The syntax of most programming languages is complex, and Java is no exception. In general, it is not possible to document all elements of a language without referring to other elements that have not yet been discussed. For example, it is not really possible to explain in a meaningful way the operators and statements supported by Java without referring to objects. But it is also not possible to document objects thoroughly without referring to the operators and statements of the language. The process of learning Java, or any language, is therefore an iterative one.
Before we begin our bottom-up exploration of Java syntax, let’s take a
moment for a top-down overview of a Java program. Java programs consist
of one or more files, or compilation units, of Java source code. Near
the end of the chapter, we describe the structure of a Java file and
explain how to compile and run a Java program. Each compilation unit
begins with an optional package
declaration followed by zero or more
import
declarations. These declarations specify the namespace within
which the compilation unit will define names, and the namespaces from
which the compilation unit imports names. We’ll see package
and
import
again later in this chapter in
“Packages and the Java Namespace”.
The optional package
and import
declarations are followed by zero or
more reference type definitions. We will meet the full variety of
possible reference types in Chapters 3 and
4, but for now, we should note that these are most often either class
or interface
definitions.
Within the definition of a reference type, we will encounter members such as fields, methods, and constructors. Methods are the most important kind of member. Methods are blocks of Java code composed of statements.

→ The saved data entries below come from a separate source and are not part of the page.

$ cat src/hdl/pbkdf_pkg.sv
// Shared widths, SHA-256 constants, padding words and port structs, imported by all engine RTL
`default_nettype none

package pbkdf_pkg;

	localparam int hash_w      = 256; // SHA-256 state width
	localparam int block_w     = 512; // Message block width
	localparam int rounds      = 64;  // Rounds per compression
	localparam int salt_blocks = 4;   // Output blocks per job

	typedef logic [hash_w/32-1:0][31:0]  sha_state_t; // Word 0 is H0, at the low end
	typedef logic [block_w/32-1:0][31:0] sha_block_t; // Word 0 is W0, at the low end

	// Standard SHA-256 initial state, H0 in the low word
	localparam sha_state_t sha_iv = {
		32'h5be0cd19, 32'h1f83d9ab, 32'h9b05688c, 32'h510e527f,
		32'ha54ff53a, 32'h3c6ef372, 32'hbb67ae85, 32'h6a09e667
	};

	localparam logic [31:0] ipad_word = 32'h3636_3636; // HMAC inner pad
	localparam logic [31:0] opad_word = 32'h5c5c_5c5c; // HMAC outer pad

	// Words 4..15 after the 16 header tail bytes, 80 bytes total
	localparam logic [11:0][31:0] hdr_tail_pad = {
		32'h0000_0280,                    // Length 640 bits
		{10{32'h0000_0000}},
		32'h8000_0000                     // Stop bit
	};

	// Words 5..15 of a salt block, 64 + 80 + 4 bytes
	localparam logic [10:0][31:0] salt_pad = {
		32'h0000_04a0,                    // Length 1184 bits
		{9{32'h0000_0000}},
		32'h8000_0000
	};

	// Words 8..15 after a digest hashed on top of a key block
	localparam logic [7:0][31:0] digest_pad = {
		32'h0000_0300,                    // Length 768 bits
		{6{32'h0000_0000}},
		32'h8000_0000
	};

	typedef enum logic [2:0] {
		key_head,   // Header bytes 0..63
		key_tail,   // Header bytes 64..79 plus padding
		ipad_key,   // Key xor ipad
		ipad_msg,   // Header bytes 0..63 on top of inner key
		opad_key,   // Key xor opad
		salt_inner, // Salt block on top of inner hash
		salt_outer  // Inner digest on top of outer hash
	} pbkdf_step_t;

	typedef struct packed {
		sha_block_t       head;  // First 64 header bytes
		logic [2:0][31:0] tail;  // Next 12 header bytes
		logic [31:0]      nonce; // Last header word
	} pbkdf_work_t;

	typedef struct packed {
		logic [$clog2(salt_blocks)-1:0] index; // Block number, 0 based
		sha_state_t                     hash;
	} pbkdf_block_t;

endpackage

`default_nettype wire

$ cat src/hdl/pbkdf_fsm.sv
// Job sequencer, walks the thirteen compressions and runs the job and block handshakes
`default_nettype none
`timescale 1ns/1ps

module pbkdf_fsm (
	input  logic                   pbkdf_clk,
	input  logic                   reset,
	input  logic                   job_req,
	output logic                   job_ack,
	output logic                   blk_req,
	input  logic                   blk_ack,
	input  logic                   done,      // From core
	input  logic                   last_salt, // From counter, valid with done
	output logic                   capture,   // Latch work item
	output pbkdf_pkg::pbkdf_step_t step,
	output logic                   load,      // Latch next chain and block
	output logic                   start
);
	import pbkdf_pkg::*;

	typedef enum logic [1:0] {
		st_idle,
		st_compress,
		st_wait_ack, // blk_req up, waiting for sink
		st_release   // Waiting for blk_ack to fall
	} fsm_state_t;

	fsm_state_t state;
	logic       final_blk; // Current block is the job's last

	// Accept only once the previous job_ack has fallen
	assign capture = (state == st_idle) && job_req && !job_ack;

	always_ff @(posedge pbkdf_clk) begin
		if (reset) begin
			state     <= st_idle;
			step      <= key_head;
			start     <= 1'b0;
			load      <= 1'b0;
			blk_req   <= 1'b0;
			final_blk <= 1'b0;
		end else begin
			start <= 1'b0; // Single-cycle strobes
			load  <= 1'b0;
			case (state)
				st_idle: begin
					if (capture) begin
						step  <= key_head;
						start <= 1'b1;
						load  <= 1'b1;
						state <= st_compress;
					end
				end
				st_compress: begin
					if (done) begin
						if (step == salt_outer) begin
							blk_req   <= 1'b1; // Block is latched in this same edge
							final_blk <= last_salt;
							state     <= st_wait_ack;
						end else begin
							step  <= pbkdf_step_t'(step + 3'd1); // Steps run in enum order
							start <= 1'b1;
							load  <= 1'b1;
						end
					end
				end
				st_wait_ack: begin
					if (blk_ack) begin
						blk_req <= 1'b0;
						state   <= st_release;
					end
				end
				st_release: begin
					if (!blk_ack) begin
						if (final_blk) begin
							state <= st_idle;
						end else begin
							step  <= salt_inner; // Next salt block
							start <= 1'b1;
							load  <= 1'b1;
							state <= st_compress;
						end
					end
				end
				default: state <= st_idle;
			endcase
		end
	end

	// Job side runs alongside the compressions
	always_ff @(posedge pbkdf_clk) begin
		if (reset)
			job_ack <= 1'b0;
		else if (capture)
			job_ack <= 1'b1;
		else if (!job_req)
			job_ack <= 1'b0; // Source released, drop ack
	end

endmodule

`default_nettype wire
==> config.mk <==
export PLATFORM = sky130hd
export DESIGN_NAME = sha256_core
export DESIGN_NICKNAME = d
export VERILOG_FILES = /design/src/hdl/pbkdf_pkg.sv /design/src/hdl/sha256_core.sv
export SDC_FILE = /design/constraint.sdc
export NUM_CORES = 2
export LEC_CHECK = 0
export BUFFER_PORTS_ARGS = -buffer_cell sky130_fd_sc_hd__buf_2
export CELL_PAD_IN_SITES_DETAIL_PLACEMENT = 0
export CELL_PAD_IN_SITES_GLOBAL_PLACEMENT = 1
export CORE_AREA = 2 2 404 406
export CTS_CLUSTER_DIAMETER = 30
export DETAILED_ROUTE_END_ITERATION = 8
export DIE_AREA = 0 0 406 408
export PLACE_DENSITY_LB_ADDON = 0.05
export SLEW_MARGIN = 20
export SYNTH_ARGS = -nofsm -noshare
export SYNTH_HDL_FRONTEND = slang
export SYNTH_SLANG_ARGS = --single-unit
==> constraint.sdc <==
create_clock -name pbkdf_clk -period 26 [get_ports pbkdf_clk]
set_input_delay 5.2 -clock pbkdf_clk [delete_from_list [all_inputs] [get_ports pbkdf_clk]]
set_output_delay 5.2 -clock pbkdf_clk [all_outputs]
set_load 0.1 [all_outputs]
**src/hdl/mlane_pcs_pkg.sv**
```systemverilog
// Shared lane count, block widths, block type codes and state types for the 4-lane PCS receive path
package mlane_pcs_pkg;

    //////////////////////////////////////////////////
    // Lane and block geometry
    //////////////////////////////////////////////////
    localparam int NUM_LANES  = 4;
    localparam int BLOCK_W    = 64;
    // x^58 + x^39 + 1
    localparam int SCR_HIST_W = 58;
    localparam int SCR_TAP    = 39;

    typedef logic [$clog2(NUM_LANES)-1:0] lane_idx_t;
    typedef logic [BLOCK_W-1:0]           block_data_t;
    typedef logic [1:0]                   sync_header_t;

    localparam sync_header_t SH_DATA = 2'b01;
    localparam sync_header_t SH_CTRL = 2'b10;

    //////////////////////////////////////////////////
    // Control block type field (payload byte 0)
    //////////////////////////////////////////////////
    typedef logic [7:0] block_type_t;

    localparam block_type_t BT_START_0 = 8'h78;
    localparam block_type_t BT_START_4 = 8'h33;
    localparam block_type_t BT_TERM_0  = 8'h87;
    localparam block_type_t BT_TERM_1  = 8'h99;
    localparam block_type_t BT_TERM_2  = 8'hAA;
    localparam block_type_t BT_TERM_3  = 8'hB4;
    localparam block_type_t BT_TERM_4  = 8'hCC;
    localparam block_type_t BT_TERM_5  = 8'hD2;
    localparam block_type_t BT_TERM_6  = 8'hE1;
    localparam block_type_t BT_TERM_7  = 8'hFF;
    localparam block_type_t BT_IDLE    = 8'h1E;

    typedef enum logic [2:0] {
        KIND_DATA,
        KIND_START,
        KIND_TERM,
        KIND_IDLE,
        KIND_INVALID
    } block_kind_t;

    // Saturates at 255
    typedef logic [7:0] err_count_t;

    //////////////////////////////////////////////////
    // Block lock
    //////////////////////////////////////////////////
    typedef logic [6:0] hdr_cnt_t;

    localparam hdr_cnt_t LOCK_GOOD_CNT = 7'd64;
    localparam hdr_cnt_t LOCK_WINDOW   = 7'd64;
    localparam hdr_cnt_t LOCK_BAD_MAX  = 7'd16;

    typedef enum logic [1:0] {
        LOCK_INIT,
        LOCK_TEST,
        LOCK_OK
    } lock_state_t;

endpackage

```
**src/hdl/lane_descrambler.sv**
```systemverilog
// Parallel 64-bit self-synchronous descrambler for one lane, history supplied by the caller
`timescale 1ns/10ps

module lane_descrambler (
    input  mlane_pcs_pkg::block_data_t scr_data_i,
    input  mlane_pcs_pkg::block_data_t hist_i,
    output mlane_pcs_pkg::block_data_t data_o
);
    import mlane_pcs_pkg::*;

    // Previous scrambled bits below, current block above
    logic [2*BLOCK_W-1:0] stream;

    assign stream = {scr_data_i, hist_i};

    // Bit 0 is the first bit on the wire
    always_comb begin
        for (int i = 0; i < BLOCK_W; i++) begin
            data_o[i] = stream[BLOCK_W+i]
                      ^ stream[BLOCK_W+i-SCR_TAP]
                      ^ stream[BLOCK_W+i-SCR_HIST_W];
        end
    end

endmodule

```
**src/hdl/descrambler_chain.sv**
```systemverilog
// Cross-lane descrambler stage, lane i seeded by lane i-1 and lane 0 by last cycle's lane 3
`timescale 1ns/10ps

module descrambler_chain (
    input  logic                        clk_156,
    input  logic                        async_reset_n,
    input  logic                        valid_i,
    input  mlane_pcs_pkg::sync_header_t header_i [mlane_pcs_pkg::NUM_LANES],
    input  mlane_pcs_pkg::block_data_t  data_i   [mlane_pcs_pkg::NUM_LANES],
    output logic                        valid_o,
    output mlane_pcs_pkg::sync_header_t header_o [mlane_pcs_pkg::NUM_LANES],
    output mlane_pcs_pkg::block_data_t  data_o   [mlane_pcs_pkg::NUM_LANES]
);
    import mlane_pcs_pkg::*;

    localparam lane_idx_t LAST_LANE = lane_idx_t'(NUM_LANES - 1);

    block_data_t hist_q;
    block_data_t lane_hist [NUM_LANES];
    block_data_t desc_data [NUM_LANES];

    //////////////////////////////////////////////////
    // History wiring
    //////////////////////////////////////////////////
    assign lane_hist[0] = hist_q;

    for (genvar i = 1; i < NUM_LANES; i++) begin : g_hist
        assign lane_hist[i] = data_i[i-1];
    end

    for (genvar i = 0; i < NUM_LANES; i++) begin : g_lane
        lane_descrambler u_lane_descrambler (
            .scr_data_i (data_i[i]),
            .hist_i     (lane_hist[i]),
            .data_o     (desc_data[i])
        );
    end

    // Lane 3 scrambled block, kept for lane 0 of the next valid cycle
    always_ff @(posedge clk_156 or negedge async_reset_n) begin
        if (!async_reset_n) begin
            hist_q  <= '0;
            valid_o <= 1'b0;
        end else begin
            valid_o <= valid_i;
            if (valid_i) begin
                hist_q <= data_i[LAST_LANE];
            end
        end
    end

    // Headers pass unscrambled
    always_ff @(posedge clk_156) begin
        if (valid_i) begin
            header_o <= header_i;
            data_o   <= desc_data;
        end
    end

    a_valid_known: assert property (
        @(posedge clk_156) disable iff (!async_reset_n) !$isunknown(valid_o)
    );

endmodule

```
**src/hdl/block_classifier.sv**
```systemverilog
// Decodes one lane's sync header and block type field into a block kind
`timescale 1ns/10ps

module block_classifier (
    input  mlane_pcs_pkg::sync_header_t header_i,
    input  mlane_pcs_pkg::block_data_t  data_i,
    output mlane_pcs_pkg::block_kind_t  kind_o
);
    import mlane_pcs_pkg::*;

    block_type_t blk_type;

    assign blk_type = data_i[7:0];

    always_comb begin
        kind_o = KIND_INVALID;
        case (header_i)
            SH_DATA: begin
                kind_o = KIND_DATA;
            end
            SH_CTRL: begin
                case (blk_type)
                    BT_START_0,
                    BT_START_4: begin
                        kind_o = KIND_START;
                    end
                    BT_TERM_0, BT_TERM_1, BT_TERM_2, BT_TERM_3,
                    BT_TERM_4, BT_TERM_5, BT_TERM_6, BT_TERM_7: begin
                        kind_o = KIND_TERM;
                    end
                    BT_IDLE: begin
                        kind_o = KIND_IDLE;
                    end
                    default: begin
                        kind_o = KIND_INVALID;
                    end
                endcase
            end
            // 00 and 11 headers
            default: begin
                kind_o = KIND_INVALID;
            end
        endcase
    end

endmodule

```
**src/hdl/frame_checker.sv**
```systemverilog
// Tracks packet state across lanes and cycles, flags sop, eop and errored blocks, counts errors
`timescale 1ns/10ps

module frame_checker (
    input  logic                                   clk_156,
    input  logic                                   async_reset_n,
    input  logic                                   valid_i,
    input  mlane_pcs_pkg::block_kind_t             kind_i [mlane_pcs_pkg::NUM_LANES],
    input  logic                                   clear_errblk_i,
    output logic                                   valid_o,
    output logic [mlane_pcs_pkg::NUM_LANES-1:0]    sop_o,
    output logic [mlane_pcs_pkg::NUM_LANES-1:0]    eop_o,
    output logic [mlane_pcs_pkg::NUM_LANES-1:0]    blk_err_o,
    output mlane_pcs_pkg::err_count_t              errd_blks_o
);
    import mlane_pcs_pkg::*;

    logic                 pkt_q;
    logic                 pkt_c;
    logic [NUM_LANES-1:0] sop_c;
    logic [NUM_LANES-1:0] eop_c;
    logic [NUM_LANES-1:0] err_c;
    logic [2:0]           nerr;
    logic [8:0]           cnt_sum;
    err_count_t           cnt_next;

    //////////////////////////////////////////////////
    // Lane walk, lane 0 first
    //////////////////////////////////////////////////
    always_comb begin
        pkt_c = pkt_q;
        sop_c = '0;
        eop_c = '0;
        err_c = '0;
        nerr  = '0;
        for (int i = 0; i < NUM_LANES; i++) begin
            case (kind_i[i])
                KIND_START: begin
                    err_c[i] = pkt_c;
                    sop_c[i] = !pkt_c;
                    pkt_c    = 1'b1;
                end
                KIND_TERM: begin
                    err_c[i] = !pkt_c;
                    eop_c[i] = pkt_c;
                    pkt_c    = 1'b0;
                end
                KIND_DATA: begin
                    err_c[i] = !pkt_c;
                end
                KIND_IDLE: begin
                    err_c[i] = 1'b0;
                end
                default: begin
                    err_c[i] = 1'b1;
                end
            endcase
            // Errored block ends any open packet
            if (err_c[i]) begin
                pkt_c = 1'b0;
            end
            nerr = nerr + 3'(err_c[i]);
        end
    end

    // Saturating add
    assign cnt_sum  = {1'b0, errd_blks_o} + 9'(nerr);
    assign cnt_next = cnt_sum[8] ? 8'hFF : cnt_sum[7:0];

    always_ff @(posedge clk_156 or negedge async_reset_n) begin
        if (!async_reset_n) begin
            pkt_q       <= 1'b0;
            valid_o     <= 1'b0;
            sop_o       <= '0;
            eop_o       <= '0;
            blk_err_o   <= '0;
            errd_blks_o <= '0;
        end else begin
            valid_o <= valid_i;
            if (valid_i) begin
                pkt_q     <= pkt_c;
                sop_o     <= sop_c;
                eop_o     <= eop_c;
                blk_err_o <= err_c;
            end else begin
                sop_o     <= '0;
                eop_o     <= '0;
                blk_err_o <= '0;
            end
            if (clear_errblk_i) begin
                errd_blks_o <= '0;
            end else if (valid_i) begin
                errd_blks_o <= cnt_next;
            end
        end
    end

    a_sop_not_err: assert property (
        @(posedge clk_156) disable iff (!async_reset_n) (sop_o & blk_err_o) == '0
    );

endmodule

```
**src/hdl/block_lock_fsm.sv**
```systemverilog
// Block lock state machine over the sync headers of all four lanes
`timescale 1ns/10ps

module block_lock_fsm (
    input  logic                        clk_156,
    input  logic                        async_reset_n,
    input  logic                        valid_i,
    input  mlane_pcs_pkg::sync_header_t header_i [mlane_pcs_pkg::NUM_LANES],
    output logic                        block_lock_o
);
    import mlane_pcs_pkg::*;

    localparam hdr_cnt_t LANE_HDRS = hdr_cnt_t'(NUM_LANES);

    lock_state_t state_q;
    lock_state_t state_d;
    hdr_cnt_t    good_q;
    hdr_cnt_t    good_d;
    hdr_cnt_t    win_q;
    hdr_cnt_t    win_d;
    hdr_cnt_t    bad_q;
    hdr_cnt_t    bad_d;
    hdr_cnt_t    bad_sum;
    logic [2:0]  nbad;
    logic        lock_q;

    always_comb begin
        nbad = '0;
        for (int i = 0; i < NUM_LANES; i++) begin
            if (header_i[i] != SH_DATA && header_i[i] != SH_CTRL) begin
                nbad = nbad + 3'd1;
            end
        end
        bad_sum = bad_q + hdr_cnt_t'(nbad);
        state_d = state_q;
        good_d  = good_q;
        win_d   = win_q;
        bad_d   = bad_q;
        case (state_q)
            LOCK_INIT, LOCK_TEST: begin
                if (nbad != '0) begin
                    state_d = LOCK_INIT;
                    good_d  = '0;
                end else if (good_q + LANE_HDRS >= LOCK_GOOD_CNT) begin
                    state_d = LOCK_OK;
                    good_d  = '0;
                    win_d   = '0;
                    bad_d   = '0;
                end else begin
                    state_d = LOCK_TEST;
                    good_d  = good_q + LANE_HDRS;
                end
            end
            LOCK_OK: begin
                if (bad_sum >= LOCK_BAD_MAX) begin
                    state_d = LOCK_INIT;
                    win_d   = '0;
                    bad_d   = '0;
                end else if (win_q + LANE_HDRS >= LOCK_WINDOW) begin
                    // Window closed, start a fresh one
                    win_d = '0;
                    bad_d = '0;
                end else begin
                    win_d = win_q + LANE_HDRS;
                    bad_d = bad_sum;
                end
            end
            default: begin
                state_d = LOCK_INIT;
            end
        endcase
    end

    always_ff @(posedge clk_156 or negedge async_reset_n) begin
        if (!async_reset_n) begin
            state_q <= LOCK_INIT;
            good_q  <= '0;
            win_q   <= '0;
            bad_q   <= '0;
            lock_q  <= 1'b0;
        end else if (valid_i) begin
            state_q <= state_d;
            good_q  <= good_d;
            win_q   <= win_d;
            bad_q   <= bad_d;
            lock_q  <= (state_d == LOCK_OK);
        end
    end

    assign block_lock_o = lock_q;

    a_lock_in_ok: assert property (
        @(posedge clk_156) disable iff (!async_reset_n) block_lock_o |-> state_q == LOCK_OK
    );

endmodule

```
**src/hdl/mlane_pcs_rx_top.sv**
```systemverilog
// Top of the 4-lane 64b/66b PCS receive path: descramble, classify, frame check and block lock
`timescale 1ns/10ps

module mlane_pcs_rx_top (
    input  logic                                clk_156,
    input  logic                                async_reset_n,
    input  logic                                rx_valid_i,
    input  mlane_pcs_pkg::sync_header_t         rx_header_i [mlane_pcs_pkg::NUM_LANES],
    input  mlane_pcs_pkg::block_data_t          rx_data_i   [mlane_pcs_pkg::NUM_LANES],
    input  logic                                clear_errblk_i,
    output logic                                rx_valid_o,
    output mlane_pcs_pkg::sync_header_t         rx_header_o [mlane_pcs_pkg::NUM_LANES],
    output mlane_pcs_pkg::block_data_t          rx_data_o   [mlane_pcs_pkg::NUM_LANES],
    output logic [mlane_pcs_pkg::NUM_LANES-1:0] sop_o,
    output logic [mlane_pcs_pkg::NUM_LANES-1:0] eop_o,
    output logic [mlane_pcs_pkg::NUM_LANES-1:0] blk_err_o,
    output mlane_pcs_pkg::err_count_t           errd_blks_o,
    output logic                                block_lock_o
);
    import mlane_pcs_pkg::*;

    logic         desc_valid;
    sync_header_t desc_header [NUM_LANES];
    block_data_t  desc_data   [NUM_LANES];
    block_kind_t  kind        [NUM_LANES];

    //////////////////////////////////////////////////
    // Stage 1 descramble
    //////////////////////////////////////////////////
    descrambler_chain u_descrambler_chain (
        .clk_156       (clk_156),
        .async_reset_n (async_reset_n),
        .valid_i       (rx_valid_i),
        .header_i      (rx_header_i),
        .data_i        (rx_data_i),
        .valid_o       (desc_valid),
        .header_o      (desc_header),
        .data_o        (desc_data)
    );

    for (genvar i = 0; i < NUM_LANES; i++) begin : g_classify
        block_classifier u_block_classifier (
            .header_i (desc_header[i]),
            .data_i   (desc_data[i]),
            .kind_o   (kind[i])
        );
    end

    //////////////////////////////////////////////////
    // Stage 2 framing and lock
    //////////////////////////////////////////////////
    frame_checker u_frame_checker (
        .clk_156        (clk_156),
        .async_reset_n  (async_reset_n),
        .valid_i        (desc_valid),
        .kind_i         (kind),
        .clear_errblk_i (clear_errblk_i),
        .valid_o        (rx_valid_o),
        .sop_o          (sop_o),
        .eop_o          (eop_o),
        .blk_err_o      (blk_err_o),
        .errd_blks_o    (errd_blks_o)
    );

    block_lock_fsm u_block_lock_fsm (
        .clk_156       (clk_156),
        .async_reset_n (async_reset_n),
        .valid_i       (desc_valid),
        .header_i      (desc_header),
        .block_lock_o  (block_lock_o)
    );

    // Keeps data and header in step with the frame flags
    always_ff @(posedge clk_156) begin
        if (desc_valid) begin
            rx_header_o <= desc_header;
            rx_data_o   <= desc_data;
        end
    end

endmodule

```
**config.mk**
```make
export PLATFORM = sky130hd
export DESIGN_NAME = mlane_pcs_rx_top
export DESIGN_NICKNAME = d
export VERILOG_FILES = /design/src/hdl/mlane_pcs_pkg.sv /design/src/hdl/lane_descrambler.sv /design/src/hdl/descrambler_chain.sv /design/src/hdl/block_classifier.sv /design/src/hdl/frame_checker.sv /design/src/hdl/block_lock_fsm.sv /design/src/hdl/mlane_pcs_rx_top.sv
export SDC_FILE = /design/constraint.sdc
export NUM_CORES = 1
export LEC_CHECK = 0
export BUFFER_PORTS_ARGS = -buffer_cell sky130_fd_sc_hd__clkbuf_2
export CAP_MARGIN = 25
export CORE_UTILIZATION = 60
export DETAILED_ROUTE_END_ITERATION = 10
export GPL_TIMING_DRIVEN = 0
export PLACE_DENSITY = 0.86
export SYNTH_ARGS = -nofsm -noshare
export SYNTH_HDL_FRONTEND = slang
export SYNTH_HIERARCHICAL = 1
export SYNTH_SLANG_ARGS = --single-unit
```
**constraint.sdc**
```tcl
create_clock -name clk_156 -period 14.05 [get_ports clk_156]
set_input_delay 1.405 -clock clk_156 [delete_from_list [all_inputs] [get_ports clk_156]]
set_output_delay 1.405 -clock clk_156 [all_outputs]
set_load 0.05 [all_outputs]
```
==> reports/qor.csv <==
stage,metric,value,unit
global_route,grt_pass1_vias,16220,
worst_hold_path,hold_depth,0,
power,swShare,0.2890,
global_route,grt_max_degree,103,
place,dp.cells,2460,
place,numPortBuffers,552,
critical_path,worst_setup_path_end_kind,flip-flop,
layout,layout.nets,2210,
power,p_switching,1.462,mW
timing,slew_headroom,0.3760,
logic_synthesis,synth_area_per_cell,21.53,um^2
timing,finalHoldViolCount,0,
place,place_area,31740,um^2
layout,syn_to_final_growth,20.12,%
floorplan,fp.dieH,218.1,um
layout,fillerInstances,2501,
critical_path,rrSetupSlack,8.77,ns
critical_path,worst_r2r_endpoint,u_frame_checker/errd_blks_o[5],
clock_network,tritoncts,yes,
power,pwr-share-seq,0.485,
floorplan,die_area,47560,um^2
power,p_clk_frac,0.312,
clock_network,cts_setup_buffers,0,
floorplan,die_w,218.1,um
worst_hold_path,hold-path-endpoint,rx_data_o[229],
worst_hold_path,hp-start,u_descrambler_chain/data_o[229],
global_route,grt_first_pass_wirelength,105900,um
route,firstDrtPassIters,5,
power,ir_worst_vdd,0.1438,mV
place,dp_worst_setup_slack,8.717,ns
timing,skew,0.01354,ns
clock_network,clockBufferDepth,3,
floorplan,std_cell_rows,78,
layout,drive_above_1_share,0.3843,
timing,setup_ws,8.772,ns
critical_path,cp.arrival,5.81,ns
route,drcViolationCount,0,
layout,regArea,18390,um^2
power,p_leak,15.15,nW
clock_network,postCtsHoldBufs,0,
logic_synthesis,netlist_instances,1301,
timing,maxSlewViolCount,0,
power,p_total,5.059,mW
critical_path,start_kind,flip-flop,
place,hpwl,51400,um
job,drv_cap,0,
place,gp_congestion,0.9249,
timing,period_minus_slack,5.278,ns
critical_path,cp_max_fo,10,
layout,final_cell_mix,"clkbuf_2, edfxtp_1, xor3_1",
global_route,track_usage,0.3138,
clock_network,numCtsBuffers,60,
layout,multiInputGateArea,9300,um^2
timing,fmax,189.5,MHz
clock_network,clk_latency,0.63,ns
clock_network,cts.reportedPaths.clkPinSlew,0.06,ns
power,p_int,3.597,mW
clock_network,ctsRootBufferMaster,clkbuf_16,
status,status,finished clean,
clock_network,postCtsResizedCells,0,
power,power.density,150.3,nW/um^2
worst_hold_path,hold_class,flip-flop to flip-flop,
logic_synthesis,synth_nets,1588,
floorplan,pin_count,554,
critical_path,critPathKind,flip-flop to flip-flop,
floorplan,start_util,0.6134,
clock_network,cts.sinks,629,
route,antenna_left,0,
route,wire_per_inst,28.79,um
global_route,grt-ovfl-total,0,
layout,design_area,33650,um^2
route,drt_wl_total,74160,um
layout,instances_no_fill,2576,
critical_path,timing.rr.start,u_descrambler_chain/data_o[192],
route,vias_per_cell,6.038,
clock_network,cts_htree_levels,2,
layout,layout_commonest_cell,clkbuf_2,
floorplan,core,45670,um^2
route,via_count,15560,
timing,setup_viol,0,
timing,worstMarginPinSlew,0.9360,ns
critical_path,r2r_cells,19,
logic_synthesis,syn-cell-area,28020,um^2
critical_path,required,14.58,ns
timing,post-route-period-util,0.3757,
route,drtIter0Drc,1506,
timing,final.setup.tns,0,ns
global_route,antenna_found_initial,2,
power,pwr-share-comb,0.203,
timing,rsz0062_at_grt,no,
logic_synthesis,ys.warnings.count,6,
per-stage QoR:
stage               hold WS [ns]  utilization
floorplan                 0.4003            -
global placement          0.4001       0.6903
detailed placement        0.4045       0.6950
CTS                       0.4141       0.7365
global route              0.4154       0.7367
finish                    0.4119       0.7368
layout make-up:
type                            count  share of cell area
Sequential cell                   629              0.5464
Tap cell                          600             0.02231
Multi-Input combinational cell    623              0.2764
Timing Repair Buffer              560             0.08857
Clock buffer                       96             0.05284
Clock inverter                     18            0.003569
Inverter                           29            0.003235
Buffer                             20            0.006656
Antenna cell                        1          0.00007436
registers in the layout, indices dropped and copies added, names as in the netlist, 5 cells and up:
signal                        cells
rx_data_o                       256
rx_header_o                       8
u_block_lock_fsm/bad_q            7
u_block_lock_fsm/good_q           5
u_block_lock_fsm/win_q            5
u_descrambler_chain/data_o      256
u_descrambler_chain/header_o      8
u_descrambler_chain/hist_q       58
u_frame_checker/errd_blks_o       8
critical path, stage by stage, from the launching register on:
cell and delay [ns]:
edfxtp_1 0.55, and4bb_4 0.41, nand2_1 0.07, o22ai_1 0.15
and4_1 0.32, a21boi_0 0.19, a211oi_4 0.44, nor2_1 0.11
or4_1 0.53, buf_2 0.17, mux2i_1 0.25, nor2_1 0.12
fa_1 0.41, inv_1 0.09, fa_1 0.22, nand3_1 0.14
nor2_1 0.27, nand3_1 0.28, and4_1 0.29, nor3_1 0.18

With these basic terms defined, let’s start by approaching a Java program from the bottom up by examining the basic units of syntax—often referred to as lexical tokens.
This section explains the lexical structure of a Java program. It starts with a discussion of the Unicode character set in which Java programs are written. It then covers the tokens that comprise a Java program, explaining comments, identifiers, reserved words, literals, and so on.
Java programs are written using Unicode. You can use Unicode characters anywhere in a Java program, including comments and identifiers such as variable names. Unlike the 7-bit ASCII character set, which is useful only for English, and the 8-bit ISO Latin-1 character set, which is useful only for major Western European languages, the Unicode character set can represent virtually every written language in common use on the planet.
If you do not use a Unicode-enabled text editor, or if you do not want
to force other programmers who view or edit your code to use a
Unicode-enabled editor, you can embed Unicode characters into your Java
programs using the special Unicode escape sequence uxxxx
—that is, a backslash and a lowercase u, followed by four hexadecimal
characters. For example, u0020
is the space character, and u03c0
is the character π.
Java has invested a large amount of time and engineering effort in ensuring that its Unicode support is first class. If your business application needs to deal with global users, especially in non-Western markets, then the Java platform is a great choice. Java also has support for multiple encodings and character sets, in case applications need to interact with non-Java applications that do not speak Unicode.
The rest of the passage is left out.